What Didn’t Work So Well
- Database selection was one of the challenges. At the beginning of the project, we implemented the database through PostgreSQL, but we had to modify it due to the fact that it cannot be distributed online for free.
- Streamlit is Python-based, and it’s not easy to customize the design or functionality. Because of this, we were unable to customize the UI, and we were unable to handle the delay when loading images, which is likely due to the fact that it is not asynchronous despite using cache.
Future Improvements
- If we were to start a business, we could collaborate with actual stores to manage and recommend their inventory effectively.
- We could enhance speed and security by leveraging services like Cloudflare. Additionally, we could build a database using PostgreSQL, which we previously struggled with.
- We could visualize the embeddings of wines and users to provide users with a visual representation of similarity and similarity scores.
Broader Impacts
Possible intended uses
- Providing personalized wine recommendations to wine enthusiasts for an enjoyable wine exploration experience.
- Assisting sellers in inventory management to minimize stock loss.
Possible unintended uses
- Underage individuals using the service to engage in immature drinking behavior.
- Service promoting excessive alcohol consumption through wine purchase encouragement.

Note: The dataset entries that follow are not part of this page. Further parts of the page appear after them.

File: src/rtl/la_iir_pkg.sv
package la_iir_pkg;

  // Wide signed container used for elaboration-time coefficient math
  // and for rounding the loop accumulator back to sample width.
  typedef logic signed [63:0] wide_t;

  // Round half-up by dropping `frac` fraction bits, then clamp to a
  // signed `w`-bit range.
  function automatic wide_t fx_round_sat(input wide_t v, input int frac, input int w);
    wide_t r;
    wide_t hi;
    wide_t lo;
    r  = (v + (wide_t'(1) <<< (frac - 1))) >>> frac;
    hi = (wide_t'(1) <<< (w - 1)) - wide_t'(1);
    lo = -(wide_t'(1) <<< (w - 1));
    if (r > hi) begin
      r = hi;
    end else if (r < lo) begin
      r = lo;
    end
    return r;
  endfunction

  // Fixed-point product of two values that share `frac` fraction bits.
  function automatic wide_t fx_mul(input wide_t x, input wide_t y, input int frac, input int w);
    return fx_round_sat(x * y, frac, w);
  endfunction

  // scale * base^n, rounded after each multiply.
  function automatic wide_t fx_pow_scale(input wide_t base, input wide_t scale,
                                         input int n, input int frac, input int w);
    wide_t acc;
    acc = scale;
    for (int k = 0; k < n; k++) begin
      acc = fx_mul(acc, base, frac, w);
    end
    return acc;
  endfunction

  // Accumulator width that holds `terms` full products of two w-bit values.
  function automatic int acc_width(input int w, input int terms);
    return 2 * w + $clog2(terms + 1) + 1;
  endfunction

endpackage

File: src/rtl/la_sample_gate.sv
// Captures one input slot per clock; an empty slot becomes a zero sample.
module la_sample_gate #(
  parameter int DW = 16
) (
  input  logic                 clk,
  input  logic                 rst,
  input  logic                 in_valid,
  input  logic signed [DW-1:0] in_data,
  output logic                 slot_valid,
  output logic signed [DW-1:0] slot_data
);

  logic signed [DW-1:0] gated;

  assign gated = in_valid ? in_data : '0;

  always_ff @(posedge clk) begin
    if (rst) begin
      slot_valid <= 1'b0;
      slot_data  <= '0;
    end else begin
      slot_valid <= in_valid;
      slot_data  <= gated;
    end
  end

endmodule

File: src/rtl/la_input_fir.sv
// Transposed non-recursive section: part[0] holds
// sum_{j} (b*a^j) * x(n-j) one clock after x(n) arrives.
module la_input_fir #(
  parameter int          DW     = 16,
  parameter int          TAPS   = 5,
  parameter int          ACC_W  = 36,
  parameter logic signed [DW-1:0] COEF_A = -16'sd24576,
  parameter logic signed [DW-1:0] COEF_B = 16'sd16384
) (
  input  logic                    clk,
  input  logic                    rst,
  input  logic signed [DW-1:0]    x,
  output logic signed [ACC_W-1:0] feed
);
  import la_iir_pkg::*;

  localparam int FRAC = DW - 1;

  logic signed [ACC_W-1:0] prod_ext [TAPS];
  logic signed [ACC_W-1:0] part     [TAPS];

  for (genvar j = 0; j < TAPS; j++) begin : g_tap
    localparam wide_t WEIGHT = fx_pow_scale(wide_t'(COEF_A), wide_t'(COEF_B), j, FRAC, DW);
    localparam logic signed [DW-1:0] WEIGHT_Q = WEIGHT[DW-1:0];
    logic signed [2*DW-1:0] prod;
    assign prod        = WEIGHT_Q * x;
    assign prod_ext[j] = ACC_W'(prod);
  end

  always_ff @(posedge clk) begin
    if (rst) begin
      for (int j = 0; j < TAPS; j++) begin
        part[j] <= '0;
      end
    end else begin
      for (int j = 0; j < TAPS - 1; j++) begin
        part[j] <= part[j+1] + prod_ext[j];
      end
      part[TAPS-1] <= prod_ext[TAPS-1];
    end
  end

  assign feed = part[0];

endmodule

File: src/rtl/la_feedback_loop.sv
// Recursive loop with LOOK_M registers:
//   y_q(t) = sat(round(a^M * y_q(t-M) + feed(t-1)))
// Registers: product stage, sum stage, then LOOK_M-2 plain delays.
module la_feedback_loop #(
  parameter int          DW     = 16,
  parameter int          LOOK_M = 5,
  parameter int          ACC_W  = 36,
  parameter logic signed [DW-1:0] COEF_A = -16'sd24576
) (
  input  logic                    clk,
  input  logic                    rst,
  input  logic signed [ACC_W-1:0] feed,
  output logic signed [ACC_W-1:0] prod_q,
  output logic signed [DW-1:0]    y_q
);
  import la_iir_pkg::*;

  localparam int    FRAC  = DW - 1;
  localparam int    DLY   = LOOK_M - 2;
  localparam wide_t A_POW = fx_pow_scale(wide_t'(COEF_A), wide_t'(1) <<< FRAC, LOOK_M, FRAC, DW);
  localparam logic signed [DW-1:0] A_POW_Q = A_POW[DW-1:0];

  logic signed [DW-1:0]    y_tap;
  logic signed [2*DW-1:0]  prod_c;
  logic signed [ACC_W-1:0] sum_c;
  wide_t                   y_wide;
  logic signed [DW-1:0]    y_next;

  assign prod_c = A_POW_Q * y_tap;
  assign sum_c  = prod_q + feed;
  assign y_wide = fx_round_sat(wide_t'(sum_c), FRAC, DW);
  assign y_next = y_wide[DW-1:0];

  always_ff @(posedge clk) begin
    if (rst) begin
      prod_q <= '0;
      y_q    <= '0;
    end else begin
      prod_q <= ACC_W'(prod_c);
      y_q    <= y_next;
    end
  end

  if (DLY > 0) begin : g_chain
    logic signed [DW-1:0] chain [DLY];
    always_ff @(posedge clk) begin
      if (rst) begin
        for (int k = 0; k < DLY; k++) begin
          chain[k] <= '0;
        end
      end else begin
        chain[0] <= y_q;
        for (int k = 1; k < DLY; k++) begin
          chain[k] <= chain[k-1];
        end
      end
    end
    assign y_tap = chain[DLY-1];
  end else begin : g_direct
    assign y_tap = y_q;
  end

endmodule

File: src/rtl/la_valid_delay.sv
// Fixed-depth delay line for the sample-valid flag.
module la_valid_delay #(
  parameter int STAGES = 2
) (
  input  logic clk,
  input  logic rst,
  input  logic v_in,
  output logic v_out
);

  logic [STAGES-1:0] pipe;

  always_ff @(posedge clk) begin
    if (rst) begin
      pipe <= '0;
    end else begin
      pipe[0] <= v_in;
      for (int k = 1; k < STAGES; k++) begin
        pipe[k] <= pipe[k-1];
      end
    end
  end

  assign v_out = pipe[STAGES-1];

endmodule

File: src/rtl/la_iir_top.sv
// Look-ahead pipelined first-order recursive filter.
// Latency: gate (1) + input section (1) + loop sum register (1) = 3.
module la_iir_top #(
  parameter int          DW     = 16,
  parameter int          LOOK_M = 5,
  parameter logic signed [DW-1:0] COEF_A = -16'sd24576,
  parameter logic signed [DW-1:0] COEF_B = 16'sd16384
) (
  input  logic                 clk,
  input  logic                 rst,
  input  logic                 in_valid,
  input  logic signed [DW-1:0] in_data,
  output logic                 out_valid,
  output logic signed [DW-1:0] out_data
);
  import la_iir_pkg::*;

  localparam int ACC_W      = acc_width(DW, LOOK_M);
  localparam int POST_STAGES = 2;

  logic                    slot_valid;
  logic signed [DW-1:0]    slot_data;
  // Named internal events for the checker.
  logic signed [ACC_W-1:0] loop_feed;
  logic signed [ACC_W-1:0] loop_prod;

  la_sample_gate #(.DW(DW)) u_gate (
    .clk        (clk),
    .rst        (rst),
    .in_valid   (in_valid),
    .in_data    (in_data),
    .slot_valid (slot_valid),
    .slot_data  (slot_data)
  );

  la_input_fir #(
    .DW     (DW),
    .TAPS   (LOOK_M),
    .ACC_W  (ACC_W),
    .COEF_A (COEF_A),
    .COEF_B (COEF_B)
  ) u_fir (
    .clk  (clk),
    .rst  (rst),
    .x    (slot_data),
    .feed (loop_feed)
  );

  la_feedback_loop #(
    .DW     (DW),
    .LOOK_M (LOOK_M),
    .ACC_W  (ACC_W),
    .COEF_A (COEF_A)
  ) u_loop (
    .clk    (clk),
    .rst    (rst),
    .feed   (loop_feed),
    .prod_q (loop_prod),
    .y_q    (out_data)
  );

  la_valid_delay #(.STAGES(POST_STAGES)) u_vdly (
    .clk   (clk),
    .rst   (rst),
    .v_in  (slot_valid),
    .v_out (out_valid)
  );

endmodule

File: config.mk
export PLATFORM = sky130hd
export DESIGN_NAME = la_iir_top
export DESIGN_NICKNAME = d
export VERILOG_FILES = /design/src/rtl/la_iir_pkg.sv /design/src/rtl/la_sample_gate.sv /design/src/rtl/la_input_fir.sv /design/src/rtl/la_feedback_loop.sv /design/src/rtl/la_valid_delay.sv /design/src/rtl/la_iir_top.sv
export SDC_FILE = /design/constraint.sdc
export NUM_CORES = 1
export LEC_CHECK = 0
export BUFFER_PORTS_ARGS = -buffer_cell sky130_fd_sc_hd__buf_4
export CAP_MARGIN = 20
export CORE_MARGIN = 1.5
export CORE_UTILIZATION = 50
export DETAILED_ROUTE_END_ITERATION = 8
export GPL_TIMING_DRIVEN = 0
export PLACE_DENSITY_LB_ADDON = 0.25
export RECOVER_POWER = 50
export SYNTH_ARGS = -nofsm -noshare
export SYNTH_HDL_FRONTEND = slang
export SYNTH_HIERARCHICAL = 1
export SYNTH_SLANG_ARGS = --single-unit
File: constraint.sdc
create_clock -name clk -period 5.1 [get_ports clk]
set_input_delay 0.255 -clock clk [delete_from_list [all_inputs] [get_ports clk]]
set_output_delay 0.255 -clock clk [all_outputs]
set_load 0.005 [all_outputs]
## Word-level counts from Yosys, hierarchy flattened

Memories as Yosys holds them, arrays and structs flattened.
Index checks and enable logic that the tools add are counted.

- ROM bits: 0
- Latch bits: 0
- Memories: 2
- Input port bits: 19
- Logic and storage cells: 46
- Bits in writable memories: 228
- Register bits: 65
- Output and inout bits: 17

Memory list:

| name | depth | width | read ports | clocked after memory_dff | wr ports | line | text |
|---|---|---|---|---|---|---|---|
| u_fir.part | 5 | 36 | 5 | 0 | 5 | la_input_fir.sv:20 | `logic signed [ACC_W-1:0] part [TAPS];` |
| u_loop.g_chain.chain | 3 | 16 | 3 | 0 | 3 | la_feedback_loop.sv:45 | `logic signed [DW-1:0] chain [DLY];` |

- Eq/ne operators: 0
- Shift-type cells: 0
- Multiplexer cells: 13
- Div/mod/pow operators: 0
- Bitwise gates (word level): 9
- $add $sub $neg: 6
- Reductions and logical operators: 2
- Order comparisons: 2
- $mul: 5

Operators by type and width:

| cell | number |
|---|---|
| 36-bit two-way mux | 5 |
| 36-bit by 30-bit adder with 36-bit output | 2 |
| 36-bit by 31-bit adder with 36-bit output | 2 |
| 16-bit two-way mux | 4 |
| 36-bit by 16-bit adder with 37-bit output (second input constant) | 1 |
| 30-bit by 36-bit adder with 36-bit output | 1 |
| 9-bit by 16-bit multiplier with 25-bit output (first input constant) | 1 |
| 8-bit by 16-bit multiplier with 24-bit output (first input constant) | 1 |
| 22-bit by 16-bit > comparator with 1-bit output (second input constant) | 1 |
| 22-bit by 16-bit < comparator with 1-bit output (second input constant) | 1 |
| 6-bit by 16-bit multiplier with 22-bit output (first input constant) | 1 |
| 5-bit by 16-bit multiplier with 21-bit output (first input constant) | 1 |
| 3-bit by 16-bit multiplier with 19-bit output (first input constant) | 1 |
| 15-bit two-way mux | 1 |
| 1-bit bitwise OR | 8 |
| 2-bit OR reduction | 2 |
| 1-bit two-way mux | 3 |
| 1-bit NOT | 1 |

## Logic depth before layout (Yosys ltp)

An unclocked memory read counts as a cell.

- Depth after elaboration: 6
- Mapped depth: 25
- Depth with buffers taken out: 24

## Modules after synthesis

Netlist, hierarchy kept.

Modules (own cells, without submodules):

| module | cells each | area each (sq um) | seq. area each (sq um) | times used |
|---|---|---|---|---|
| la_input_fir | 1496 | 13162.6 | 2882.8 | 1 |
| la_feedback_loop | 749 | 7026.7 | 1781.7 | 1 |
| la_sample_gate | 36 | 505.5 | 340.3 | 1 |
| la_valid_delay | 4 | 52.6 | 40.0 | 1 |

## Worst setup path before layout

No wires, ideal clock.

- Path kind: flip-flop to flip-flop
- From: register u_gate.slot_data[5]
- To: memory u_fir.part[3][27] (netlist: u_fir/part[0][135])
- Setup slack: -0.149 ns
- Cell stages (with the launch flop): 23
- Library setup time: 0.128 ns
- Period minus slack after synthesis: 5.249 ns
- Data arrival time: 5.121 ns
- Data required time: 4.972 ns
- Path buffers: 1
- Path through: dfxtp_1 -> inv_1 -> ha_1 -> inv_1 -> ha_1 -> fa_1 -> ha_1 -> ha_1 -> nor2b_1 -> o21a_1 -> o21ai_0 -> nand2b_1 -> a31o_2 -> a221oi_1 -> xnor2_1 -> ha_1 -> clkbuf_1 -> a21o_1 -> or3_1 -> a31o_2 -> a31oi_1 -> xor2_1 -> nor2_1

RTL lines:

| what | line | text |
|---|---|---|
| start, declared | la_sample_gate.sv:10 | `output logic signed [DW-1:0] slot_data` |
| start signal, assigned | la_sample_gate.sv:23 | `slot_data <= gated;` |
| end, declared | la_input_fir.sv:20 |  |

==> results.cfg <==
[sta]
fin_crit_ps = 5080
fin_worst_setup_slack_ps = 20.7
worst_slew_pin_slew_ps = 1570
slew_violations = 21
clock.fmax_mhz = 197
final_worst_hold_slack_ps = 24.6
fin_tns_setup_ps = 0
slew_headroom_pct = -4.81
finalCritPeriodShare_pct = 99.6
grt_setup_unrepaired = true
timing.clock.skew_ps = 14.9
setup_viol_count_final = 0
timing.final.hold_violations = 0

[logic_synthesis]
netlist_area_mm2 = 0.0206
synth.avg_cell_area_um2 = 9.09
ys_warns = 6
postSynthNetCount = 2725
synth_cells = 2268

[power_and_ir_drop]
cellLeakagePower_nw = 11.4
p_sw_share_pct = 41.2
share_comb_of_total_power_pct = 55.3
internal_power_mw = 6.35
fin_total_pwr_mw = 10.8
seq_power_share_pct = 24.8
power_per_cell_area_mw_per_mm2 = 453
power.ir.vdd_worst_uv = 293
clockPowerShare_pct = 19.9
netSwitchingPower_mw = 4.44

[die]
floorplan_core_area_mm2 = 0.0407
die-area_mm2 = 0.0425
ios = 36
floorplan.die.width_um = 206
die_height_um = 206
floorplan.rows = 74
initial_utilization_pct = 50.6

[setup_path]
r2r_setup_slack_ps = 20
crit_arrival_ps = 5570
reg2reg_from = u_gate/slot_data[2]
timing.critical_path.fanout_max = 4
cp.required_ps = 5590
cp-endpoint = u_fir/part[0][138]
max_stage_delay_ps = 500
cp-end-kind = flip-flop
cp_common_cell = sky130_fd_sc_hd__a21o_1
ff2ff_path_depth = 22
critPathLaunchType = flip-flop
worstReg2RegEnd = u_fir/part[0][138]
worstSetupStartpoint = u_gate/slot_data[2]
setup.worst_path.class = reg -> reg
cells_along_the_critical_path = clkinvlp_4, ha_4, inv_1, ha_1, fa_1, ha_2, inv_1, fa_2, nor2b_4, o21a_1, o21ai_2, nand2b_1, a21oi_2, xnor2_1, ha_1, a21o_1, a21o_1, a21o_1, and3_1, a221o_1, o41a_1, a221oi_2
worst_path_max_delay_cell = sky130_fd_sc_hd__fa_1

[clocking]
clkLatencyLatePin_ps = 590
cts-root-buf = sky130_fd_sc_hd__clkbuf_16
max-clock-path-buffers = 3
cts_tree = built
htree_levels = 1
clock_sink_count = 252
tritoncts.num_buffers = 29
clock_slew_at_the_register_clock_pins_of_the_worst_setup_and_hold_paths_ps = 60

[detailed_routing]
vias = 16418
drt.antenna.violating_nets = 0
firstDrtPassIters = 5
dr.first_iter.drc_count = 752
routed_length_per_instance_um = 17.4
drc_viols = 0
routed_wl_um = 51600
detail_route.vias_per_cell = 5.54

[cells_and_area]
layoutNonFillerInstCount = 2962
final_layout_size_suffix_gt1_share_pct = 14.0
post_layout_nets = 2864
area.growth.synth_to_final_pct = 15.4
fin_area_mm2 = 0.0238
fin_util_pct = 58.4

[global_route]
grt_max_degree = 21
vias_in_the_first_global_route = 16473
gr-total-overflow = 0
grt_antenna_before_repair = 1
grt_use_total_pct = 24.3
wire_length_of_the_first_global_routing_pass_um = 82200

[placed_design]
place_hpwl_um = 38500
routabilityCongestion = 0.917
dp_cells = 2835
io_buffers = 35
dp_worst_slack_ps = -850
placedInstanceArea_mm2 = 0.0216

[outcome]
violations = capacitance limit, slew limit
run_status = finished with violations

[run]
maxCapViolations = 1

[min_path]
min-delay-path-class = in -> reg
-- cell type report --
class                      instances  area [um^2]
antenna                            1         2.50
multi-input combinational       1765        15100
sequential                       252         5100
inverter                         177          688
clock inverter                    17          210
buffer                            70          403
tap                              532          666
timing repair buffer             112          880
clock buffer                      36          772
fill                            3482        16900
-- power groups by stage --
stage	combinational, mW	sequential [mW]	clock [mW]
2_1_floorplan	4.35	2.63	0
3_3_place_gp	5.33	2.72	0
3_5_place_dp	5.43	2.72	0
4_1_cts	5.69	2.67	2.20
5_1_grt	6.63	2.72	2.27
6_report	5.97	2.67	2.15
-- how the worst min path moves through the flow --
stage                               startpoint                     endpoint  slack, ps  depth (start not counted)
finish                                in_valid         u_gate/slot_data[14]         20                          2
global route                          in_valid          u_gate/slot_data[0]         20                          2
CTS                                   in_valid         u_gate/slot_data[14]        0.6                          2
detailed placement  u_loop/g_chain.chain[0][3]  u_loop/g_chain.chain[0][19]        420                          1
global placement             u_fir/part[0][42]             u_fir/part[0][6]        420                          1
floorplan                                  rst               u_vdly/pipe[0]        330                          1
-- layer usage --
metal	part of all wire, %	routed length [um]	vias up	track usage, %
li1	-	-	8262	-
met1	41	21300	7710	27.3
met2	51	26300	318	46.7
met3	3.4	1770	128	2.62
met4	4.3	2240	0	9.06
met5	0	0	-	0
-- layout by cell type, fill, tap and decap left out, types with 17 or more instances in the layout --
cell type and count:
sky130_fd_sc_hd__dfxtp_1 233, sky130_fd_sc_hd__a21oi_1 137, sky130_fd_sc_hd__o21bai_1 24, sky130_fd_sc_hd__buf_4 109
sky130_fd_sc_hd__nor2_1 176, sky130_fd_sc_hd__clkbuf_1 38, sky130_fd_sc_hd__xnor2_1 116, sky130_fd_sc_hd__o21ai_0 76
sky130_fd_sc_hd__a21o_1 75, sky130_fd_sc_hd__xor2_1 60, sky130_fd_sc_hd__nor3_1 41, sky130_fd_sc_hd__clkbuf_16 29
sky130_fd_sc_hd__nor2b_1 117, sky130_fd_sc_hd__a211oi_1 22, sky130_fd_sc_hd__dlygate4sd3_1 17, sky130_fd_sc_hd__nand2_1 87
sky130_fd_sc_hd__nand3_1 32, sky130_fd_sc_hd__ha_1 346, sky130_fd_sc_hd__ha_4 24, sky130_fd_sc_hd__inv_1 167
sky130_fd_sc_hd__o21a_1 25, sky130_fd_sc_hd__nand4_1 18, sky130_fd_sc_hd__and3_1 19, sky130_fd_sc_hd__and3b_1 18
sky130_fd_sc_hd__fa_1 56
-- sequential cells by signal, indices dropped and copies added, names as in the netlist --
signal	cells
u_fir/part	144
u_loop/g_chain.chain	48
u_gate/slot_valid	1
u_vdly/pipe	2
u_loop/y_q	16
u_loop/prod_q	25
u_gate/slot_data	16
-- timing repair --
item | CTS | global route
resized for setup | 81 | 58
hold buffers | 17 | 0
pin swaps | 23 | 38
buffers inserted | 35 | 25
hold endpoints to repair | 16 | 0
setup endpoints to repair | 26 | 36
-- worst max-delay path: cells and delay by family (launching register included) --
family                   cells  cell delay [ps]
adder cells (fa/ha/maj)      6             1920
AO/OA/AOI/OAI                9             1810
AND/OR/NAND/NOR              3              420
flip-flops                   1              390
buffers and inverters        3              300
XOR/XNOR                     1              130
(Power assumes the default switching activity.)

Design decisions for harm mitigation
- Age restrictions and user authentication during registration to restrict access for underage individuals.
- Providing users with information on appropriate alcohol consumption and promoting a healthy drinking culture.
- Offering guidance and warning messages emphasizing responsibility and the impact of wine consumption.
Through these design decisions, efforts have been made to minimize harm resulting from unintended use and ensure the safety and ethics of the service.